株式会社フィッツコーポレーション every air チーム 森野達平


【森野】
いつでもどこでも良い香りの空気をお届けしたいという想いを込め、香りで空間演出できる業務用アロマディフューザーのレンタル×サブスクサービスを開始しました。これまでも、高級ホテルのロビーなど、香りで空間演出をしている場所はありましたが、先ほど遊佐さんが「挑戦したが実現しなかった」とおっしゃったように、一般の店舗や施設で継続的に使用するには導入費用が高額だったり、ディフューザーの操作や香料の調整が難しかったりで、導入ハードルが高いものだったんです。だったら、香水を手軽に楽しむ文化をつくってきた私たちフィッツコーポレーションが、空間の香りをもっと手軽に楽しめるようにしていこう!新しい香り文化を広げるために、手に取りやすいサービスを作ろう!と考えたのがこの新規事業のスタートでした。

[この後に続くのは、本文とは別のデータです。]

==> src/rtl/ip_pkg.sv <==
// Shared IPv4 definitions: decoder state encoding, header constants,
// error bit positions and the ones-complement adder used by both the
// encoder and the decoder.
package ip_pkg;

  typedef enum logic [2:0] {
    ST_IDLE,
    ST_HDR,
    ST_OPT,
    ST_PAYLOAD,
    ST_DROP
  } ip_state_e;

  localparam logic [5:0] IP_HDR_MIN_BYTES = 6'd20;
  localparam logic [3:0] IP_VERSION       = 4'd4;
  localparam logic [7:0] IP_PROTO_TCP     = 8'h06;

  localparam int unsigned ERR_VER   = 0;
  localparam int unsigned ERR_LEN   = 1;
  localparam int unsigned ERR_CSUM  = 2;
  localparam int unsigned ERR_PROTO = 3;

  // 16-bit ones-complement add with end-around carry.
  function automatic logic [15:0] ones_add16(input logic [15:0] a, input logic [15:0] b);
    logic [16:0] s;
    s = {1'b0, a} + {1'b0, b};
    return s[15:0] + {15'd0, s[16]};
  endfunction

endpackage

==> src/rtl/csum16_acc.sv <==
// Header checksum accumulator. Even bytes are held as the high half of a
// big-endian word; each odd byte completes the word, which is added with
// end-around carry. sum_o already includes the word completed this cycle,
// so the caller can judge the header on its final byte.
module csum16_acc
  import ip_pkg::*;
(
  input  logic        clk,
  input  logic        rst_n,
  input  logic        clr_i,
  input  logic        en_i,
  input  logic        odd_i,
  input  logic [7:0]  byte_i,
  output logic [15:0] sum_o
);

  logic [7:0]  hi_q;
  logic [15:0] acc_q;
  logic [15:0] acc_d;

  // Next accumulator value: clear restarts from zero, an odd byte adds a word.
  always_comb begin
    acc_d = clr_i ? 16'h0000 : acc_q;
    if (en_i && odd_i) begin
      acc_d = ones_add16(acc_d, {hi_q, byte_i});
    end
  end

  assign sum_o = acc_d;

  // Hold the running sum and the pending high byte.
  always_ff @(posedge clk or negedge rst_n) begin
    if (!rst_n) begin
      hi_q  <= 8'h00;
      acc_q <= 16'h0000;
    end else begin
      if (en_i || clr_i) acc_q <= acc_d;
      if (en_i && !odd_i) hi_q <= byte_i;
    end
  end

endmodule

==> src/rtl/ip_decode.sv <==
// IPv4 receive header decoder: parses and validates the header, skips
// options, and forwards total_length - 4*IHL payload bytes when the header
// is clean. Defining IP_DECODE_CSUM_EN builds the header checksum check;
// without it err[2] is tied low and the checksum field is ignored.
module ip_decode
  import ip_pkg::*;
#(
  parameter logic [7:0] PROTO = IP_PROTO_TCP
) (
  input  logic        clk,
  input  logic        rst_n,
  input  logic        sof,
  input  logic [7:0]  din,
  input  logic        din_valid,
  output logic        hdr_done,
  output logic        hdr_ok,
  output logic [3:0]  err,
  output logic [31:0] src_addr,
  output logic [31:0] dst_addr,
  output logic [15:0] total_len,
  output logic [7:0]  ttl,
  output logic [7:0]  proto,
  output logic [7:0]  pl_data,
  output logic        pl_valid,
  output logic        pl_last
);

  ip_state_e   state_q;
  logic [5:0]  cnt_q;
  logic [3:0]  ver_q;
  logic [3:0]  ihl_q;
  logic [23:0] sh_q;
  logic [15:0] pay_q;

  logic        hdr_done_q, hdr_ok_q, pl_valid_q, pl_last_q;
  logic [3:0]  err_q;
  logic [31:0] src_q, dst_q;
  logic [15:0] total_len_q;
  logic [7:0]  ttl_q, proto_q, pl_data_q;

  logic [5:0]  hdr_len;
  logic        hdr_last;
  logic [3:0]  err_now;
  logic [15:0] pay_len;
  logic        csum_bad;

`ifdef IP_DECODE_CSUM_EN
  logic        in_hdr;
  logic [15:0] csum_sum;

  assign in_hdr = (state_q == ST_HDR) || (state_q == ST_OPT);

  csum16_acc u_csum (
    .clk    (clk),
    .rst_n  (rst_n),
    .clr_i  (din_valid && sof),
    .en_i   (din_valid && (sof || in_hdr)),
    .odd_i  (sof ? 1'b0 : cnt_q[0]),
    .byte_i (din),
    .sum_o  (csum_sum)
  );

  assign csum_bad = (csum_sum != 16'hFFFF);
`else
  assign csum_bad = 1'b0;
`endif

  // Header length, error summary and payload length for the final header byte.
  always_comb begin
    hdr_len            = (ihl_q < 4'd5) ? IP_HDR_MIN_BYTES : {ihl_q, 2'b00};
    hdr_last           = (cnt_q == hdr_len - 6'd1);
    err_now            = 4'h0;
    err_now[ERR_VER]   = (ver_q != IP_VERSION);
    err_now[ERR_LEN]   = (ihl_q < 4'd5) || (total_len_q < {10'd0, ihl_q, 2'b00});
    err_now[ERR_CSUM]  = csum_bad;
    err_now[ERR_PROTO] = (proto_q != PROTO);
    pay_len            = (total_len_q >= {10'd0, hdr_len}) ? total_len_q - {10'd0, hdr_len} : 16'd0;
  end

  // Packet FSM with registered outputs; idle input cycles freeze everything.
  always_ff @(posedge clk or negedge rst_n) begin
    if (!rst_n) begin
      state_q     <= ST_IDLE;
      cnt_q       <= 6'd0;
      ver_q       <= 4'd0;
      ihl_q       <= 4'd0;
      sh_q        <= 24'd0;
      pay_q       <= 16'd0;
      hdr_done_q  <= 1'b0;
      hdr_ok_q    <= 1'b0;
      err_q       <= 4'h0;
      src_q       <= 32'd0;
      dst_q       <= 32'd0;
      total_len_q <= 16'd0;
      ttl_q       <= 8'd0;
      proto_q     <= 8'd0;
      pl_data_q   <= 8'd0;
      pl_valid_q  <= 1'b0;
      pl_last_q   <= 1'b0;
    end else begin
      hdr_done_q <= 1'b0;
      pl_valid_q <= 1'b0;
      pl_last_q  <= 1'b0;
      if (din_valid) begin
        if (sof) begin
          // A start byte always restarts parsing, abandoning any packet in flight.
          state_q  <= ST_HDR;
          cnt_q    <= 6'd1;
          ver_q    <= din[7:4];
          ihl_q    <= din[3:0];
          sh_q     <= {16'd0, din};
          err_q    <= 4'h0;
          hdr_ok_q <= 1'b0;
        end else begin
          case (state_q)
            ST_HDR, ST_OPT: begin
              cnt_q <= cnt_q + 6'd1;
              sh_q  <= {sh_q[15:0], din};
              case (cnt_q)
                6'd3:    total_len_q <= {sh_q[7:0], din};
                6'd8:    ttl_q       <= din;
                6'd9:    proto_q     <= din;
                6'd15:   src_q       <= {sh_q, din};
                6'd19:   dst_q       <= {sh_q, din};
                default: ;
              endcase
              if (hdr_last) begin
                hdr_done_q <= 1'b1;
                err_q      <= err_now;
                hdr_ok_q   <= (err_now == 4'h0);
                pay_q      <= pay_len;
                if (pay_len == 16'd0)      state_q <= ST_IDLE;
                else if (err_now == 4'h0)  state_q <= ST_PAYLOAD;
                else                       state_q <= ST_DROP;
              end else if (cnt_q == IP_HDR_MIN_BYTES - 6'd1) begin
                state_q <= ST_OPT;
              end
            end
            ST_PAYLOAD: begin
              pl_valid_q <= 1'b1;
              pl_data_q  <= din;
              pay_q      <= pay_q - 16'd1;
              if (pay_q == 16'd1) begin
                pl_last_q <= 1'b1;
                state_q   <= ST_IDLE;
              end
            end
            ST_DROP: begin
              pay_q <= pay_q - 16'd1;
              if (pay_q == 16'd1) state_q <= ST_IDLE;
            end
            default: ;
          endcase
        end
      end
    end
  end

  assign hdr_done  = hdr_done_q;
  assign hdr_ok    = hdr_ok_q;
  assign err       = err_q;
  assign src_addr  = src_q;
  assign dst_addr  = dst_q;
  assign total_len = total_len_q;
  assign ttl       = ttl_q;
  assign proto     = proto_q;
  assign pl_data   = pl_data_q;
  assign pl_valid  = pl_valid_q;
  assign pl_last   = pl_last_q;

endmodule

==> config.mk <==
export PLATFORM = sky130hd
export DESIGN_NAME = ip_decode
export DESIGN_NICKNAME = d
export VERILOG_FILES = /design/src/rtl/ip_pkg.sv /design/src/rtl/csum16_acc.sv /design/src/rtl/ip_decode.sv
export SDC_FILE = /design/constraint.sdc
export NUM_CORES = 1
export LEC_CHECK = 0
export CAP_MARGIN = 20
export CORE_MARGIN = 5
export CORE_UTILIZATION = 54
export CTS_BUF_LIST = sky130_fd_sc_hd__clkbuf_16
export CTS_CLUSTER_DIAMETER = 200
export DETAILED_ROUTE_END_ITERATION = 7
export HOLD_SLACK_MARGIN = 0.06
export PLACE_DENSITY = 0.82
export REMOVE_ABC_BUFFERS = 1
export SETUP_SLACK_MARGIN = 0.02
export SYNTH_ARGS = -nofsm -noshare
export SYNTH_HDL_FRONTEND = slang
export SYNTH_HIERARCHICAL = 1
export SYNTH_SLANG_ARGS = --single-unit
==> constraint.sdc <==
create_clock -name clk -period 4 [get_ports clk]
set_clock_uncertainty 0.2 [all_clocks]
set_input_delay 1.2 -clock clk [delete_from_list [all_inputs] [get_ports clk]]
set_output_delay 1.2 -clock clk [all_outputs]
set_load 0.005 [all_outputs]
=== Word-level counts from Yosys, hierarchy flattened ===
Index checks and enable logic that the tools add are counted.
Widths: inputs -> output; s select.

* Register bits: 169
* Bits of input ports: 12
* Output and inout port bits: 112
* Logic and storage cells: 93

* Add/subtract/negate cells: 4
* Order comparisons: 3
* Equality and inequality tests: 16
* Muxes and demuxes: 32
* Bitwise gates (word level): 1
* Reductions and logical operators: 20

{| class="wikitable"
|+ Operator list
! kind !! count
|-
| $mux 24 || 2
|-
| $mux 16 || 2
|-
| $pmux 16 s2 || 1
|-
| $reduce_and 4->1 || 7
|-
| $eq 6x4->1 const B || 3
|-
| $mux 3 || 6
|-
| $mux 6 || 3
|-
| $eq 16x1->1 const B || 1
|-
| $ge 16x6->1 || 1
|-
| $logic_not 16->1 || 1
|-
| $lt 16x6->1 || 1
|-
| $sub 16x1->16 const B || 1
|-
| $sub 16x6->16 || 1
|-
| $mux 1 || 14
|-
| $mux 4 || 3
|-
| $ne 8x3->1 const B || 1
|-
| $add 6x1->6 const B || 1
|-
| $eq 3x2->1 const B || 2
|-
| $eq 6x2->1 const B || 1
|-
| $eq 6x5->1 const B || 1
|-
| $eq 6x6->1 || 1
|-
| $pmux 3 s2 || 1
|-
| $reduce_and 3->1 || 2
|-
| $reduce_bool 2->1 || 3
|-
| other kinds (14) || 16
|}

=== Longest topological paths before layout ===
Gate-level depths: netlist of the first run.

* Word-level depth: 9
* Mapped depth: 12
* Gate-level depth less buffers: 11

=== Least setup slack after synthesis of the first run ===
OpenSTA, ideal clock, no wires.

* Path kind: in2reg
* From: in din_valid
* To: reg src_q[1] (netlist: src_addr[1])
* Library setup time: 0.125 ns
* Data arrival time: 2.671 ns
* Data required time: 3.675 ns
* Slack: 1.004 ns
* Stages on the path: 6
* Path buffers: 2
* Cells stage by stage: buf_2 > nor2b_1 > nand2_2 > nor4_4 > buf_4 > mux2_2

* Cells in the longest elaborated chain, start to end: 1

{| class="wikitable"
|+ Ends and longest elaborated chain
! item !! RTL line !! RTL
|-
| start: declaration || ip_decode.sv:14 || <nowiki>input logic din_valid,</nowiki>
|-
| $reduce_and 4->1 (no source line) || - ||
|-
| end signal: assignment || ip_decode.sv:123 || <nowiki>6'd15: src_q <= {sh_q, din};</nowiki>
|-
| end: declaration || ip_decode.sv:37 || <nowiki>logic [31:0] src_q, dst_q;</nowiki>
|}

No other way between the ends.
A chain may end at the register's enable or synchronous reset.

=== Worst setup path in the final report of the first run ===
* From: reg ihl_q[2]
* To: reg state_q[2]

* Cells in the longest elaborated chain, start to end: 9
* Elaborated cells on any way between the ends: 18
* Classes of those cells: add/sub (2); order compare (3); eq/ne (2); mux (7); reduce/logical (4)

{| class="wikitable"
|+ Ends and longest elaborated chain
! item !! RTL line !! RTL
|-
| start: declaration || ip_decode.sv:31 || <nowiki>logic [3:0] ihl_q;</nowiki>
|-
| start signal: assignment || ip_decode.sv:110 || <nowiki>ihl_q <= din[3:0];</nowiki>
|-
| $lt 4x3->1 || ip_decode.sv:70, ip_decode.sv:74 ||
|-
| $mux 6 || ip_decode.sv:70 || <nowiki>hdr_len = (ihl_q < 4'd5) ? IP_HDR_MIN_BYTES : {ihl_q, 2'b00};</nowiki>
|-
| $sub 16x6->16 or $ge 16x6->1 (tied branches) || ip_decode.sv:77 || <nowiki>pay_len = (total_len_q >= {10'd0, hdr_len}) ? total_len_q - {10'd0, hdr_len} : 16'd0;</nowiki>
|-
| $mux 16 || ip_decode.sv:77 ||
|-
| $logic_not 16->1 || ip_decode.sv:132 || <nowiki>if (pay_len == 16'd0) state_q <= ST_IDLE;</nowiki>
|-
| $mux 3 || ip_decode.sv:132 ||
|-
| $mux 3 || ip_decode.sv:127 || <nowiki>if (hdr_last) begin</nowiki>
|-
| $pmux 3 s2 || ip_decode.sv:115 || <nowiki>case (state_q)</nowiki>
|-
| $mux 3 || ip_decode.sv:105 || <nowiki>if (sof) begin</nowiki>
|-
| end signal: assignment || ip_decode.sv:107 || <nowiki>state_q <= ST_HDR;</nowiki>
|-
| end signal: assignment || ip_decode.sv:132 ||
|-
| end signal: assignment || ip_decode.sv:133 || <nowiki>else if (err_now == 4'h0) state_q <= ST_PAYLOAD;</nowiki>
|-
| end: declaration || ip_decode.sv:28 || <nowiki>ip_state_e state_q;</nowiki>
|}

Parallel ways exist; a longest one is shown, timed or not.

==> impl_metrics.py, run 1 <==
metrics = {
    "run_status": {
        "status": "complete, no violations",
    },
    "yosys": {
        "synthCells": 604,
        "synth_top_area_frac": 0.546,
        "ys_seq_area_frac": 0.546,
        "synth.distinct_cells": 69,
        "synthesis.area_mm2": 0.00770,
        "ys.flop_type": "dfrtp_1",
        "ys_seq_elements": 168,
        "avgSynthCellArea_um2": 12.7,
        "async_reset_ff_frac": 1.00,
        "yosysWarnings": 6,
        "synth.area.top_cells": "dfrtp_1 55%, mux2_2 18%, a22o_1 2.7%",
        "synth_edf_count": 0,
        "synth_top_area_cell": "dfrtp_1",
    },
    "timing": {
        "setup_viol": 0,
        "maxSlewHeadroom": 0.541,
        "max_freq_mhz": 295,
        "fin_crit_sh": 0.847,
        "setup_tns_ns": 0,
        "rsz0062_at_grt": "no",
        "final_max_slew_viol_count": 0,
        "period_needed_ns": 3.39,
        "tightestPinTransition_ns": 0.685,
        "hold_violations": 0,
        "whs_ns": 0.303,
    },
    "global_route": {
        "grt_max_degree": 74,
        "grt_use_total": 0.245,
        "grt_overflow_total": 0,
        "grt_first_pass_wirelength_mm": 31.5,
        "antenna_found_initial": 0,
        "grt_pass1_vias": 5728,
    },
    "floorplan": {
        "core_mm2": 0.0139,
        "die_h_um": 129,
        "io_pins": 124,
        "die_w_um": 129,
        "num_rows": 43,
        "dieArea_mm2": 0.0167,
        "start_util": 0.552,
    },
    "routing": {
        "drc": 0,
        "vias_per_cell": 6.03,
        "ant_nets": 0,
        "routed_wl_mm": 19.8,
        "via_count": 5545,
        "drtIter0Drc": 406,
        "wl_per_cell_um": 21.5,
        "dr.pass1.iters": 5,
    },
    "placement": {
        "dpl.hpwl_mm": 13.6,
        "port-buffer-count": 122,
        "gp_congestion": 0.868,
        "placed_cell_area_mm2": 0.00910,
    },
    "clock_tree": {
        "clk_latency_ns": 0.44,
        "cts_made_buffers": 17,
        "cts_root_buffer": "clkbuf_16",
        "holdBufCountCts": 0,
        "ctsResizeCount": 0,
        "cts.sinks": 168,
        "cts_setup_buffers": 0,
        "clk_pin_slew_ns": 0.07,
        "htreeDepth": 4,
        "cts_buffer_depth": 2,
        "cts_tree": "done",
    },
    "cells_and_area": {
        "final_area_mm2": 0.00973,
        "post_route_cells_drive_above_1_share": 0.252,
        "fin_nets": 753,
        "antenna_cells": 0,
        "syn_to_final_growth_pct": 26.3,
        "fin_util": 0.698,
    },
    "pwr": {
        "peakVddDrop_mv": 0.499,
        "power.leakage_nw": 4.40,
        "power_density_mw_per_mm2": 687,
        "power.total_mw": 6.68,
    },
    "worst_setup_path": {
        "critPathKind": "reg -> reg",
        "crit_arrival_ns": 3.55,
        "rrSetupSlack_ns": 0.61,
        "crit_path_max_fanout": 8,
        "cp-startpoint": "ihl_q[2]$_DFFE_PN0P_",
        "ff2ff_path_depth": 11,
        "end_kind": "flop",
        "crit-reg2reg-launch": "ihl_q[2]$_DFFE_PN0P_",
        "start_kind": "flop",
        "worstPathRequired_ns": 4.16,
        "setup.worst_path.end": "state_q[2]$_DFFE_PN0P_",
        "r2r-end": "state_q[2]$_DFFE_PN0P_",
    },
    "flow_run": {
        "drv_cap": 0,
    },
    "worst_hold_path": {
        "hold_path_class": "reg -> reg",
    },
}
-- worst min-delay path by stage --
stage / startpoint / to / slack [ns] / cells past startpoint
2_1_floorplan: pay_q[10]$_DFFE_PN0P_ / pay_q[10]$_DFFE_PN0P_ / 0.27 / 1
3_3_place_gp: ver_q[2]$_DFFE_PN0P_ / ver_q[2]$_DFFE_PN0P_ / 0.28 / 1
5_1_grt: dst_addr[25]$_DFFE_PN0P_ / dst_addr[25]$_DFFE_PN0P_ / 0.32 / 1
4_1_cts: dst_addr[18]$_DFFE_PN0P_ / dst_addr[18]$_DFFE_PN0P_ / 0.31 / 1
3_5_place_dp: dst_addr[18]$_DFFE_PN0P_ / dst_addr[18]$_DFFE_PN0P_ / 0.29 / 1
6_report: dst_addr[26]$_DFFE_PN0P_ / dst_addr[26]$_DFFE_PN0P_ / 0.30 / 1
-- placed cells by master, fill, tap and decap left out, types with 14 or more instances in the layout --
cell type	instances
mux2_2	124
clkdlybuf4s50_1	121
nand2_1	18
a22o_1	24
dfrtp_1	168
inv_1	14
o21ai_0	32
clkbuf_16	17
nor2_1	23
xnor2_1	14
-- synth_stat cells (7+ instances only) --
library cell and instances:
inv_1 14, o22ai_1 8, ha_1 13, dfrtp_1 168, xnor2_1 14, nand3_1 13
nor2_1 23, buf_4 8, a22o_1 24, nand2_1 18, o31ai_1 7, o21ai_0 32
mux2_2 124, a21oi_1 10, clkbuf_1 9, nor3_1 11
-- sequential cells by signal, indices dropped and copies added (netlist names) --
name and count:
ver_q 4, pay_q 16, hdr_done 1, err 3
ihl_q 4, ttl 8, cnt_q 6, state_q 3
src_addr 32, proto 8, total_len 16, pl_valid 1
sh_q 24, dst_addr 32, pl_last 1, hdr_ok 1
pl_data 8
-- layout make-up --
class                           count  area (um2)
Tap cell                          180         225
Fill cell                         935        4210
Clock buffer                       17         425
Timing Repair Buffer              131        1330
Multi-Input combinational cell    395        3300
Sequential cell                   168        4200
Clock inverter                     14         195
Inverter                           14        52.6
-- through the flow --
step                      cells  worst slack [ns]
final                       919             0.614
after CTS                   919             0.680
after global routing        919             0.411
after floorplan             577             0.173
after detailed placement    888             0.519
after global placement      888             0.600
-- worst max-delay path, stage by stage (launching register included) --
cell and delay, ns:
dfrtp_1 0.51, a21oi_1 0.15, or2_2 0.31, ha_1 0.21
inv_1 0.08, fa_1 0.21, a21o_1 0.18, a21oi_1 0.13
a31oi_1 0.61, nand2_1 0.17, or4_1 0.43, o21ai_1 0.13
-- report_power, final --
| part | leakage [nW] | switching (mW) | total [mW] | internal, mW |
|---|---|---|---|---|
| sequential | 2.23 | 0.474 | 2.60 | 2.13 |
| clock | 0.301 | 0.691 | 1.74 | 1.05 |
| combinational | 1.86 | 1.14 | 2.34 | 1.20 |
| total | 4.40 | 2.31 | 6.68 | 4.37 |
-- cells by family after synthesis --
logic type / Yosys count / synth area share
AOI/OAI and AO/OA: 113 / 0.103
xor gates and xnor gates: 16 / 0.0182
adders and majority gates: 14 / 0.0237
buffers and inverters: 41 / 0.0258
DFF: 168 / 0.546
muxes: 126 / 0.184
other: 1 / 0.000487
and+or+nand+nor: 125 / 0.0986
-- per-layer routing --
layer,wire length [um],up-vias,GRT usage
li1,-,2476,-
met1,8060,2859,0.304
met2,10200,178,0.420
met3,1040,32,0.0618
met4,448,0,0.0846
met5,0,-,0
Note: power is estimated with default switching activity, not from simulation.
==> run 2, diff against run 1 <==
Settings changed: CORE_UTILIZATION 54 to 49, PLACE_DENSITY 0.82 to 0.79.
Clock period 4 ns to 2.75 ns, I/O delays scaled along.
==> impl_metrics.py, run 2 (synthesized netlist as in run 1, its figures left out) <==
metrics = {
    "worst_setup_path": {
        "crit_arrival_ns": 2.90,
        "critPathKind": "reg -> reg",
        "start_kind": "flop",
        "crit_path_max_fanout": 3,
        "end_kind": "flop",
        "rrSetupSlack_ns": -0.04,
        "worstPathRequired_ns": 2.86,
    },
    "global_route": {
        "grt_max_degree": 56,
        "antenna_found_initial": 0,
        "grt_use_total": 0.231,
        "grt_overflow_total": 0,
        "grt_first_pass_wirelength_mm": 32.9,
        "grt_pass1_vias": 5947,
    },
    "cells_and_area": {
        "final_cell_mix": "168 x dfrtp_1, 124 x mux2_2, 121 x clkdlybuf4s50_1",
        "post_route_cells_drive_above_1_share": 0.338,
        "layout_commonest_cell": "dfrtp_1",
        "final_cells": 997,
        "fill_cells": 1117,
        "fin_nets": 799,
        "antenna_cells": 0,
        "syn_to_final_growth_pct": 33.9,
    },
    "timing": {
        "max_freq_mhz": 359,
        "fin_crit_sh": 1.01,
        "period_needed_ns": 2.79,
        "setup_tns_ns": -0.117,
        "worst_slack_ns": -0.0383,
        "tightestPinTransition_ns": 0.680,
        "rsz0062_at_grt": "yes",
        "hold_violations": 0,
        "setup_viol": 4,
        "final_max_slew_viol_count": 0,
        "maxSlewHeadroom": 0.540,
    },
    "clock_tree": {
        "holdBufCountCts": 0,
        "clk_pin_slew_ns": 0.06,
        "cts_root_buffer": "clkbuf_16",
        "cts.sinks": 168,
        "clk_latency_ns": 0.43,
        "cts_tree": "done",
        "cts_made_buffers": 17,
        "htreeDepth": 4,
        "cts_buffer_depth": 2,
    },
    "routing": {
        "ant_nets": 0,
        "routed_wl_mm": 20.3,
        "drtIter0Drc": 571,
        "wl_per_cell_um": 20.4,
        "via_count": 5712,
        "vias_per_cell": 5.73,
        "drc": 0,
        "dr.pass1.iters": 6,
    },
    "worst_hold_path": {
        "hold_path_class": "in -> async",
    },
    "pwr": {
        "peakVddDrop_mv": 0.669,
        "power_density_mw_per_mm2": 995,
        "power.leakage_nw": 4.64,
        "power.total_mw": 10.3,
    },
    "run_status": {
        "status": "finished with violations",
        "violations": "setup timing",
    },
    "floorplan": {
        "dieArea_mm2": 0.0183,
        "die_w_um": 135,
        "core_mm2": 0.0153,
        "io_pins": 124,
        "start_util": 0.503,
        "die_h_um": 135,
        "num_rows": 45,
    },
    "placement": {
        "port-buffer-count": 122,
        "gp_congestion": 0.948,
        "numPlacedInstances": 959,
        "dpl.hpwl_mm": 14.0,
    },
    "flow_run": {
        "drv_cap": 0,
    },
}
-- run 2: changes by cell type in the layout (fill, tap and decap cells not counted), sizes merged --
cell / change
clkinv: -1
bufinv: -3
buf: +46
clkinvlp: +3
inv: +2
-- run 2: critical path, stage by stage, from the launching register on --
cell and delay, ns:
dfrtp_1 0.40, a21oi_2 0.18, or2_4 0.16, ha_4 0.12, inv_2 0.03, fa_2 0.36, a21o_1 0.22, a21o_1 0.23
nor3_4 0.23, xnor2_2 0.15, o2111a_2 0.30, o21ai_1 0.07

手軽でリーズナブルであることを前提にしながらも、香水メーカーとして香りの質には徹底的にこだわりました。香りは、慣れた香り(=身近でよく感じる香り)の方がなじみやすい・自然と受け入れやすいと言われているのですが、反面、なじみのあるどこかで嗅いだことのある香りだと、非日常感がなくチープに感じてしまうことも。私たちが提供したい香りは、やはり特別なものだったり、マルハン北日本さんがおっしゃっているブランディングに通じるものだったり、非日常を感じるものでありたい。そんな想いも込めて、業務用アロマディフューザー「Laaveen(ラヴィーン)」では、5つ星ホテルでも導入される高品質の香りも含め、全6種類を用意しました。「リラックスできる空間にしたい」「華やかな香りがほしい」「インテリアに合わせて」などさまざまなご要望に向き合いながら、レンタルのディフューザーと共におすすめの香りを提案しています。


現在は、オフィス、温浴・サウナ施設、宿泊施設、クリニック、サロンなどさまざまな業種でご利用いただいていますが、今回のマルハン北日本さまとのお話は、まさに私たちが目指している香りでの体験価値やブランディングを明確に志向されていたこともあり、本当に嬉しいコラボレーションでした。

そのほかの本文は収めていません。